The timing of things these last couple of months has left something to be desired. First I found out that two friend couples were getting married on the same day. Then the whole moving debacle threatened the enjoyment of the one I had plans to attend, as well as one next month (since at the time of RSVPing I didn't know when I would find a place to move to). In the end, I guess things work out as they should.
The wedding in Edmonton was a lot of fun. Like, I mean so much fun that I even looked at job postings this week in Edmonton. I really miss my great friends Dulcie and Nels (and assorted other Edmonton friends, but their wedding caused the chain reaction of feelings, so they get the shout-out), and that I didn't worry about the move hardly at all while I was there indicates I should really think about where I should concentrate on being to be happy. Does that make sense?
Dulcie, never a conventional girl, wore a '40s looking fuschia suit with pale green top and super fantastic apple green heels from J.Crew, with hair styled and makeup to match. Really, she was stunning. Nels looked pretty dapper himself in a white blazer and black tux pants. Almost like the girl who sent her sweetheart off to war, only to discover the bandleader left behind because of asthma or a bum leg or something, whom she wound up fancying more. And the wedding itself was at the Aviation Museum, so pictures were beside these historic planes that lent themselves to the feeling of the '40s.

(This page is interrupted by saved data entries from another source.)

### config.mk
export PLATFORM = sky130hd
export DESIGN_NAME = vec_dispatcher
export DESIGN_NICKNAME = d
export VERILOG_FILES = /design/src/design/vec_cfg_pkg.sv /design/src/design/vec_op_pkg.sv /design/src/design/vec_dispatcher.sv
export SDC_FILE = /design/constraint.sdc
export NUM_CORES = 1
export LEC_CHECK = 0
export ABC_AREA = 1
export BUFFER_PORTS_ARGS = -buffer_cell sky130_fd_sc_hd__buf_2
export CAP_MARGIN = 25
export CORE_UTILIZATION = 38
export DETAILED_ROUTE_END_ITERATION = 8
export PLACE_DENSITY = 0.78
export SLEW_MARGIN = 10
export SYNTH_ARGS = -nofsm -noshare
export SYNTH_HDL_FRONTEND = slang
export SYNTH_SLANG_ARGS = --single-unit
export TNS_END_PERCENT = 10
### constraint.sdc
create_clock -name clk_i -period 3.2 [get_ports clk_i]
set_input_delay 0.32 -clock clk_i [delete_from_list [all_inputs] [get_ports clk_i]]
set_output_delay 0.32 -clock clk_i [all_outputs]
set_load 0.01 [all_outputs]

The wedding was a civil ceremony, but I don't think I've ever had to stop myself from crying so much at a wedding because it was so lovely. The vows, really, were what had the place in tears (I've never seen so many men cry at one time before) and I foolishly didn't plan ahead well enough to stuff my cardigan with tissues before the ceremony to hand off to Dulcie as she needed them (thank goodness for her mom, who slipped me tissue after the initial tears started, before the major waterworks). Were I a flatter-chested girl, perhaps I could have stuffed my bra with reinforcements.

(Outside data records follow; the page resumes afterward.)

==> config.mk <==
export PLATFORM = sky130hd
export DESIGN_NAME = vec_sequencer_flat
export DESIGN_NICKNAME = d
export VERILOG_FILES = /design/src/design/vec_cfg_pkg.sv /design/src/design/vec_op_pkg.sv /design/src/design/pe_req_if.sv /design/src/design/vec_sequencer.sv /design/src/flat_wrapper.sv
export SDC_FILE = /design/constraint.sdc
export NUM_CORES = 1
export LEC_CHECK = 0
export ABC_AREA = 1
export BUFFER_PORTS_ARGS = -buffer_cell sky130_fd_sc_hd__buf_2
export CAP_MARGIN = 20
export CORE_UTILIZATION = 25
export CTS_CLUSTER_SIZE = 10
export DETAILED_ROUTE_END_ITERATION = 12
export SETUP_SLACK_MARGIN = 0.15
export SYNTH_ARGS = -nofsm -noshare
export SYNTH_HDL_FRONTEND = slang
export SYNTH_SLANG_ARGS = --single-unit
==> constraint.sdc <==
create_clock -name clk_i -period 2.3 [get_ports clk_i]
set_input_delay 0 -clock clk_i [delete_from_list [all_inputs] [get_ports clk_i]]
set_output_delay 0 -clock clk_i [all_outputs]
set_load 0.02 [all_outputs]
==> src/design/vec_cfg_pkg.sv <==
////////////////////////////////////////
// Vector unit configuration
// Size constants and data types shared
// by the dispatcher, sequencer and lanes
////////////////////////////////////////

`default_nettype none

package vec_cfg_pkg;

  // Lane data path is fixed at 32 bits
  localparam int unsigned ElemWidth = 32;

  // Architectural vector registers
  localparam int unsigned NrVRegs = 8;

  // Upper bound for the MaxVl parameter
  localparam int unsigned MaxVlLimit = 64;

  typedef logic [ElemWidth-1:0] elem_t;

  typedef logic [$clog2(NrVRegs)-1:0] vreg_t;

  // Holds a length up to MaxVlLimit inclusive
  typedef logic [$clog2(MaxVlLimit+1)-1:0] vl_t;

endpackage : vec_cfg_pkg

`default_nettype wire

==> src/design/vec_op_pkg.sv <==
////////////////////////////////////////
// Vector operations
// Opcode encoding and the decoded
// instruction handed to the sequencer
////////////////////////////////////////

`default_nettype none

package vec_op_pkg;

  import vec_cfg_pkg::*;

  typedef enum logic [2:0] {
    VADD   = 3'd0,
    VSUB   = 3'd1,
    VAND   = 3'd2,
    VOR    = 3'd3,
    VXOR   = 3'd4,
    // Broadcast scalar into vd
    VMV_VX = 3'd5,
    // Read one element of vs2, index in the scalar field
    VMV_XS = 3'd6
  } vec_op_e;

  // Decoded instruction, vl already clamped
  typedef struct packed {
    vec_op_e op;
    vreg_t   vd;
    vreg_t   vs1;
    vreg_t   vs2;
    elem_t   scalar;
    vl_t     vl;
  } vec_insn_t;

endpackage : vec_op_pkg

`default_nettype wire

==> src/design/pe_req_if.sv <==
////////////////////////////////////////
// Sequencer to lane request bus
// Valid/ready issue broadcast, per-lane
// completion and element read data
////////////////////////////////////////

`timescale 1ns/1ps
`default_nettype none

interface pe_req_if
  import vec_cfg_pkg::*, vec_op_pkg::*;
#(
  parameter int unsigned NrLanes = 4
);

  // Broadcast side
  logic      valid;
  vec_insn_t insn;
  vl_t       idx;

  // One bit or slot per lane
  logic  [NrLanes-1:0] ready;
  logic  [NrLanes-1:0] done;
  elem_t [NrLanes-1:0] rdata;

  modport seq (
    output valid, insn, idx,
    input  ready, done, rdata
  );

  modport lane (
    input  valid, insn, idx,
    output ready, done, rdata
  );

endinterface : pe_req_if

`default_nettype wire

==> src/design/vec_sequencer.sv <==
////////////////////////////////////////
// Vector sequencer
// Broadcasts one instruction to all
// lanes and collects their completion
////////////////////////////////////////

`timescale 1ns/1ps
`default_nettype none

module vec_sequencer
  import vec_cfg_pkg::*, vec_op_pkg::*;
#(
  parameter int unsigned NrLanes = 4
) (
  input  logic      clk_i,
  input  logic      rst_i,
  // Dispatcher side
  input  vec_insn_t insn_i,
  input  logic      issue_valid_i,
  output logic      issue_done_o,
  output elem_t     rdata_o,
  // Lanes
  pe_req_if.seq     pe
);

  localparam int unsigned LaneW = (NrLanes > 1) ? $clog2(NrLanes) : 1;

  vec_insn_t          insn_q;
  logic               valid_q;
  logic               busy_q;
  logic               done_pulse_q;
  logic [NrLanes-1:0] acc_q;
  logic [NrLanes-1:0] done_q;
  logic [NrLanes-1:0] acc_d;
  logic [NrLanes-1:0] done_d;
  logic               all_acc;
  logic               all_done;
  logic [LaneW-1:0]   lane_sel;
  elem_t              rdata_q;

  // Masks including this cycle's responses
  assign acc_d    = acc_q | pe.ready;
  assign done_d   = done_q | pe.done;
  assign all_acc  = &acc_d;
  assign all_done = &done_d;

  assign pe.valid = valid_q;
  assign pe.insn  = insn_q;
  // Element index for VMV_XS rides in the scalar field
  assign pe.idx   = vl_t'(insn_q.scalar);

  // Element e sits in lane e mod NrLanes
  assign lane_sel = LaneW'(pe.idx % NrLanes);

  ////////////////////////////////////////
  // Accept and completion tracking
  ////////////////////////////////////////

  always_ff @(posedge clk_i) begin
    if (rst_i) begin
      valid_q      <= 1'b0;
      busy_q       <= 1'b0;
      done_pulse_q <= 1'b0;
      acc_q        <= '0;
      done_q       <= '0;
    end else begin
      done_pulse_q <= 1'b0;
      if (issue_valid_i) begin
        valid_q <= 1'b1;
        busy_q  <= 1'b1;
        acc_q   <= '0;
        done_q  <= '0;
      end else if (busy_q) begin
        if (valid_q) begin
          acc_q <= acc_d;
          // Drop valid once every lane has taken it
          if (all_acc) valid_q <= 1'b0;
        end
        done_q <= done_d;
        if (all_done) begin
          busy_q       <= 1'b0;
          done_pulse_q <= 1'b1;
        end
      end
    end
  end

  always_ff @(posedge clk_i) begin
    if (issue_valid_i) begin
      insn_q <= insn_i;
    end
    if (busy_q && all_done) begin
      rdata_q <= pe.rdata[lane_sel];
    end
  end

  assign issue_done_o = done_pulse_q;
  assign rdata_o      = rdata_q;

endmodule : vec_sequencer

`default_nettype wire

==> src/flat_wrapper.sv <==
// flat-port wrapper written by rule: the top's interface ports become plain ports
module vec_sequencer_flat import vec_cfg_pkg::*, vec_op_pkg::*;
#(
  parameter int unsigned NrLanes = 4
)
  (clk_i, rst_i, insn_i, issue_valid_i, issue_done_o, rdata_o, pe_valid, pe_insn, pe_idx, pe_ready, pe_done, pe_rdata);
  pe_req_if #(.NrLanes(NrLanes)) pe_i ();
  input  logic clk_i;
  input  logic rst_i;
  input  vec_insn_t insn_i;
  input  logic issue_valid_i;
  output logic issue_done_o;
  output elem_t rdata_o;
  output wire logic [$bits(pe_i.valid)-1:0] pe_valid;
  output wire logic [$bits(pe_i.insn)-1:0] pe_insn;
  output wire logic [$bits(pe_i.idx)-1:0] pe_idx;
  input wire logic [$bits(pe_i.ready)-1:0] pe_ready;
  input wire logic [$bits(pe_i.done)-1:0] pe_done;
  input wire logic [$bits(pe_i.rdata)-1:0] pe_rdata;
  assign pe_valid = pe_i.valid;
  assign pe_insn = pe_i.insn;
  assign pe_idx = pe_i.idx;
  assign pe_i.ready = pe_ready;
  assign pe_i.done = pe_done;
  assign pe_i.rdata = pe_rdata;
  vec_sequencer #(.NrLanes(NrLanes)) u_core (.clk_i(clk_i), .rst_i(rst_i), .insn_i(insn_i), .issue_valid_i(issue_valid_i), .issue_done_o(issue_done_o), .rdata_o(rdata_o), .pe(pe_i));
endmodule
# --- After elaboration in Yosys (flattened, before gate mapping) ---
# Index checks and enable logic that the tools add are counted.
totals:
  n_memories: 0
  regBits: 94
  input_bits: 190
  out_inout_bits: 92
  rom_bits: 0
  mem_bits_rw: 0
  elab_cells: 33
  latchBits: 0
op_classes:
  n_mul: 0
  reduce_logical: 7
  div: 0
  add_sub_neg: 0
  order_cmp: 1
  n_bitwise: 3
  eq_ne: 0
  shift: 0
  n_mux: 10
ops:
  columns: ["op", "n"]
  rows:
  - ["$bmux W32 S2", 1]
  - ["$mux W32", 1]
  - ["$mux W1", 8]
  - ["$or A4 B4 Y4", 2]
  - ["$reduce_and A4 Y1", 2]
  - ["$lt A2 B3 Y1 const B", 1]
  - ["$reduce_or A3 Y1", 1]
  - ["$reduce_and A2 Y1", 1]
  - ["$reduce_bool A2 Y1", 1]
  - ["$reduce_or A2 Y1", 1]
  - ["$logic_and A1 B1 Y1", 1]
  - ["$not A1 Y1", 1]

# --- Logic depth before layout (Yosys ltp) ---
logic_depth:
  depth_word: 6
  mapped_depth: 6
  ltp_nobuf: 5

# --- Worst setup path after synthesis ---
# OpenSTA, ideal clock, no wires.
synth_path:
  path_kind: "register to register"
  from: "register u_core.done_q[0]"
  to: "register u_core.rdata_q[0], in the netlist u_core.rdata_o[0] (enable)"
  arrival_time_ps: 1913
  period_less_slack_ps: 2334
  path_buffers: 0
  required_ps: 1879
  setup_time_ps: 421
  setup_slack_ps: -34
  path_stages_with_launch: 5
  path_cell_list: "dfxtp_1 -> nor2_1 -> nor2_1 -> nand3_2 -> nor2_1"
synth_between:
  elab_chain_cells: 3
synth_rtl:
  columns: ["item", "line_no", "source"]
  rows:
  - ["start: declaration", "vec_sequencer.sv:33", "logic [NrLanes-1:0] done_q;"]
  - ["start signal: assignment", "vec_sequencer.sv:79", "done_q <= done_d;"]
  - ["$or A4 B4 Y4", "vec_sequencer.sv:43", "assign done_d = done_q | pe.done;"]
  - ["$reduce_and A4 Y1", "vec_sequencer.sv:45", "assign all_done = &done_d;"]
  - ["$logic_and A1 B1 Y1", "vec_sequencer.sv:92", "if (busy_q && all_done) begin"]
  - ["end signal: assignment", "vec_sequencer.sv:93", "rdata_q <= pe.rdata[lane_sel];"]
  - ["end: declaration", "vec_sequencer.sv:39", "elem_t rdata_q;"]
# Every way passes these cells.
# A chain may end at the register's enable or synchronous reset.

# --- Worst setup path after layout ---
layout_path:
  from: "register u_core.insn_q (netlist bit u_core.pe.idx[0])"
  to: "register u_core.rdata_q[3], in the netlist u_core.rdata_o[3], data pin"
layout_between:
  elab_chain_cells: 2
layout_rtl:
  columns: ["item", "line_no", "source"]
  rows:
  - ["start: declaration", "vec_sequencer.sv:28", "vec_insn_t insn_q;"]
  - ["start signal: assignment", "vec_sequencer.sv:90", "insn_q <= insn_i;"]
  - ["$bmux W32 S2", "vec_sequencer.sv:93", null]
  - ["$mux W32 (implied by the code)", "vec_sequencer.sv:93", null]
# Every way passes these cells. The select of a mux whose other input is x is not followed.

==> results.cfg <==
[sta]
finalSetupViolCount = 0
clock.fmax_mhz = 523.6
max_slew_margin_pct = 50.03
tightest_slew_ns = 0.7496
fin_crit_sh_pct = 83.04
rsz0062_at_grt = no
skew_ns = 0.01091
min_period_ns = 1.910
setup_tns_ns = 0
slew_violations = 0
hold_violations = 0
hold_ws_ns = 0.01551
fin_ws_ns = 0.3902

[critical_path]
worstPathRequired_ns = 2.40
cp_data_arrival_time_ns = 2.01
cp_max_fo = 64
cpPeakStageDelay_ns = 0.55
crit_path_end = u_core.rdata_o[3]
critical-path-top-delay-family = buffers and inverters
crit_cells = 5
cp-end-kind = flop
reg2regPathDepth = 5
startpoint = u_core.pe.idx[0]
r2r_start = u_core.pe.idx[0]
cp_cell_sequence = buf_4, inv_8, o21ai_1, o22ai_1, dlygate4sd3_1
path_buf_inv = 3
cp-start-kind = flop
r2r-end = u_core.rdata_o[3]
r2r_slack_ns = 0.39
crit_type = reg2reg
critPathSlowestCell = dlygate4sd3_1

[yosys]
yosysUniqueCellTypes = 21
syn_inst = 322
synth.cell_area_um2 = 3894
syn_avg_cell_area_um2 = 12.09
synth-seq-cells = 94
synth_fp_nets = 512
yosys_warnings = 0
ys_seq_area_share_pct = 69.67

[clock_network]
cts_root_buf = clkbuf_16
htree_levels = 3
cts_buffers = 9
clk_pin_slew_ns = 0.07
ctsResizeCount = 0
cts_hold_buf = 75
cts_setup_buffers = 0
tritoncts = done
clock_tree.buffer_depth = 2
cts.sinks = 94
insertion_delay_ns = 0.34

[route]
num_vias = 3974
drcViolationCount = 0
via_per_inst = 4.626
final_antenna_net_count = 0
routed_wl_mm = 13.01
dr.pass1.iters = 4
drt_iter0_drc = 202
wire_per_inst_um = 15.14

[final_layout]
syn_to_final_growth_pct = 64.65
drive_gt1_share_pct = 45.90
num-nets-final = 856
fillers = 1456
antennaDiodeCount = 0
final_cells = 859

[floorplanning]
fp.dieW_um = 126.8
fp.coreArea_um2 = 15200
initial_core_util_pct = 25.61
ioPinCount = 282
die_area_um2 = 16080
die_h_um = 126.8
std_cell_rows = 45

[placement]
dpl.hpwl_mm = 8.702
place.gp.congestion = 0.8742
io_buffer_count = 281
placedCellCount = 768
pre_cts_ws_ns = 0.7378

[pwr]
power_density_nw_per_um2 = 658.4
p_leak_nw = 2.786
totalPowerFinal_mw = 4.221
ir_worst_vdd_uv = 308.6

[grt]
grtUsageTotal_pct = 16.14
grt_max_degree = 65
grt_antenna_before_repair = 0
grt_pass1_wl_mm = 19.58
gr-total-overflow = 0
grt_pass1_vias = 4024

[run]
maxCapViolCount = 0

[worst_hold_path]
hold_path.class = in2reg

[status]
status = finished, final reports clean
cells in the mapped netlist (all sizes together):
cell / n / area (um2)
inv: 4 / 22.52
edfxtp: 83 / 2492
a31oi: 1 / 6.260
nand3: 2 / 15.01
o22ai: 32 / 200.2
a21oi: 9 / 45.04
clkbuf: 1 / 3.750
nor3: 4 / 20.02
buf: 27 / 222.7
nand2: 2 / 7.510
nor2: 78 / 292.8
o21ai: 64 / 320.3
dfxtp: 11 / 220.2
or2: 4 / 25.03
layout make-up:
type                            instances  area (um2)  area share, %
Clock buffer                           11       254.0          3.962
Clock inverter                          5       40.04         0.6245
Inverter                                4       22.52         0.3513
Multi-Input combinational cell        196       939.7          14.66
Sequential cell                        94        2713          42.31
Tap cell                              188       235.2          3.669
Timing Repair Buffer                  361        2207          34.43
metal layers:
layer  up-vias  routed length (um)  global-route usage, %
li1       1864                   -                      -
met2       233                6966                  30.61
met3        36                 903                  3.248
met4         0                 426                  9.244
met5         -                   0                      0
met1      1841                4709                  16.36
worst min path at each step:
stage                             from  cells after the start  slack, ns                 end
after CTS                 pe_rdata[52]                      3     0.0009  u_core.rdata_o[20]
after detailed placement    insn_i[31]                      1       0.18  u_core.pe.insn[31]
after global routing      pe_rdata[37]                      3       0.01   u_core.rdata_o[5]
after floorplan                  rst_i                      1       0.07       u_core.busy_q
after global placement      insn_i[32]                      1       0.18  u_core.pe.insn[32]
final                     pe_rdata[37]                      3       0.02   u_core.rdata_o[5]
flip-flops by register name, indices dropped and copies added, names as in the netlist:
name / flops
u_core.busy_q: 1
u_core.acc_q: 4
u_core.rdata_o: 32
u_core.pe.insn: 44
u_core.pe.valid: 1
u_core.pe.idx: 7
u_core.issue_done_o: 1
u_core.done_q: 4
worst register-to-register path: stages (launching register included):
cell	delay (ns)
edfxtp_1	0.35
buf_4	0.30
inv_8	0.19
o21ai_1	0.20
o22ai_1	0.08
dlygate4sd3_1	0.55
logic make-up after synthesis:
family	share of synthesized area [%]
compound gates	14.68
flops	69.67
simple gates	9.255
buf+inv	6.394
placed cells by master (no fill, tap or decap), types with 3 or more instances in the layout:
| cell | netlist | layout |
|---|---|---|
| o21ai_0 | 36 | 36 |
| nor2_1 | 78 | 77 |
| buf_2 | 7 | 281 |
| edfxtp_1 | 83 | 83 |
| dlygate4sd3_1 | 0 | 75 |
| buf_4 | 10 | 4 |
| clkbuf_16 | 0 | 10 |
| or2_2 | 3 | 3 |
| nor3_1 | 4 | 4 |
| a21oi_1 | 9 | 9 |
| o21ai_1 | 28 | 28 |
| o22ai_1 | 32 | 32 |
| dfxtp_1 | 11 | 11 |
power breakdown:
part / switching, mW / internal (mW) / leakage (nW) / total (mW)
clock: 0.665 / 0.812 / 0.147 / 1.48
sequential: 0.0293 / 1.97 / 0.878 / 1.99
combinational: 0.405 / 0.344 / 1.76 / 0.749
total: 1.10 / 3.12 / 2.79 / 4.22
per-stage QoR:
stage	area, um2	utilization [%]
4_1_cts	6411	42.17
3_5_place_dp	5366	35.30
5_1_grt	6411	42.17
6_report	6411	42.17
3_3_place_gp	5366	35.30
2_1_floorplan	3896	-
(Power assumes the default switching activity.)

I tried to avoid the groom's brother's attempts to document the whole affair on video, turning to wipe the ocular fluid and snot away, yet remain a vision as far as maid-of-honours go. I suspect I failed; my eyes felt pretty puffy and green.
Of course, being able to spend time specifically with Dulcie's parents (whom I adore) and other family members on both sides that I hadn't met before was a bonus. Dulcie, especially, has the sort of family that envelops you and is a lot of fun to be around. The family drink, a PVC*, causes side-splitting stories (and I love that there's a family drink) and tests strength of character. The groom's youngest brother thought he could handle the drink. He could not. His slurring words indicated the drink kicked his butt.
I also discovered that Guitar Hero II causes RSI. My hands hurt so much after a couple of hours of playing that I swore I wouldn't play ever again.
During the trip I also managed to visit my grandparents. Talking with my mom ahead of time, I wasn't sure I wanted to go because their health has declined to the point that I thought I might not recognise them anymore, but she thought it would be a good idea. Still, the sense of obligation and the fact that I love my grandparents made me go. I kind of feel like a terrible granddaughter because I stayed for just an hour-and-a-half, talking with my grandfather while my grandmother mostly rested. I was sort of OK talking with him, despite him telling me they want to die (he'll be 99 in January, she will be 96), but when she woke up and looked at me I kind of lost it. She doesn't remember me at all and it's hard for me to hide my emotions. I didn't want to just sit there and cry, so instead I made a hasty retreat, giving them both kisses, knowing it would be the last time I see them.
I know why my mom wanted me to visit: they don't socialise at all anymore, no one visits them, and because of my grandmother's state my grandfather spends his days looking out the window with no one to talk to and no chance to do more than just sit. Any contact with the outside world might lift their spirits if only for a short time. And I just blew it by tearing up. I hate that they are suffering, that they've both been kept alive when their hearts have stopped and they were ready to die. People should have a say in their quality of life.
Sorry for the tangent. I'm just feeling a little emotional about it all. And I miss my grandparents, the ones I got to know when I lived in Edmonton and up to even two years ago.
*A PVC was originally founded by Dulcie, MaryAnne and Dulcie's mom Norma at Vi's Pies' little lounge, overlooking the river valley. Tweaked to its current state, it's a shot of vodka, a shot of Cointreau, and Grower's pear cider as the mix. The newly updated version substitutes the pear cider for Grower's fantastic pomegranate cider. A few of these will make you crawl and pass out on a park bench; they're so easy to drink. Yum!